The lights in the Electro are normal bulbs, not LEDs and they do tend to be the biggest current drain. The manual says 60-70mA. That was probably the reason for the battery choice. And that's also the reason the alternative batteries that people use with an adapter are generally unsuitable - they can't deliver the necessary current. Fortunately, the camera is very tolerant of battery voltage and with the way it works, the lamps are actually off during exposure so the camera works even with unsuitable batteries. But the lamps will be dim and the battery check lamp probably won't work.

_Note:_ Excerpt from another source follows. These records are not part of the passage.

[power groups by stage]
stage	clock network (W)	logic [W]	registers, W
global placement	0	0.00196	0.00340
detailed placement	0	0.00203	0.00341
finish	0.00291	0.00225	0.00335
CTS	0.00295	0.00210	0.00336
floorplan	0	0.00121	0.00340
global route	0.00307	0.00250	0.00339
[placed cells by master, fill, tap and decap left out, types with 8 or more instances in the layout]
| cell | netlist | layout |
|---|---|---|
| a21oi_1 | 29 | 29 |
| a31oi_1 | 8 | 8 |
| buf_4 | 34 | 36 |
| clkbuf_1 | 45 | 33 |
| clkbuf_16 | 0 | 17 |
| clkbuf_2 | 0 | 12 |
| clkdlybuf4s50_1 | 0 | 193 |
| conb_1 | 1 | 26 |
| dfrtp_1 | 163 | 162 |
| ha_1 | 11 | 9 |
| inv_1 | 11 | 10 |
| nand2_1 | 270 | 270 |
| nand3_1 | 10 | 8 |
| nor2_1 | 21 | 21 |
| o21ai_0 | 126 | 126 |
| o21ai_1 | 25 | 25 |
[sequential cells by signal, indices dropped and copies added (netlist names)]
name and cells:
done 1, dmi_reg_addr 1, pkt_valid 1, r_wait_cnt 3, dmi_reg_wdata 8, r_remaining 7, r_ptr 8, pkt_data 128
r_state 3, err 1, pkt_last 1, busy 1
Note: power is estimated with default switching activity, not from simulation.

"While the automation part was actually the main selling point of the Hi-Matic E, offering a reliable CdS meter and full Program Auto Exposure, it comes at the expense of any sort of manual control. It seems that by the 1970s, the major companies saw the need for manual control to be outside of the target audience these cameras were marketed towards. The good news is that the exposure system in the Hi-Matic E is very good, offering a range from 0.5 EV to 17 at f/1.7 using 100 speed film. This was a much wider range than many other SLRs and rangefinders of the day. The metering system was designed by Yashica and licensed to Minolta using the “Electro” name. You’ll notice the same type of atom logo on the front of the camera as is found on the Yashica Electro. The top plate of the camera has a red light indicating “Electro Control”. Despite the impressive metering abilities of the camera, many collectors turn their noses away from fully automatic cameras with no manual override."
The "ATOM" symbol on the Minolta and the Yashica (see the signature of this email in left-side of this screen) are not quite the same, so all of the above might be pure speculation (AKA, WebCrap).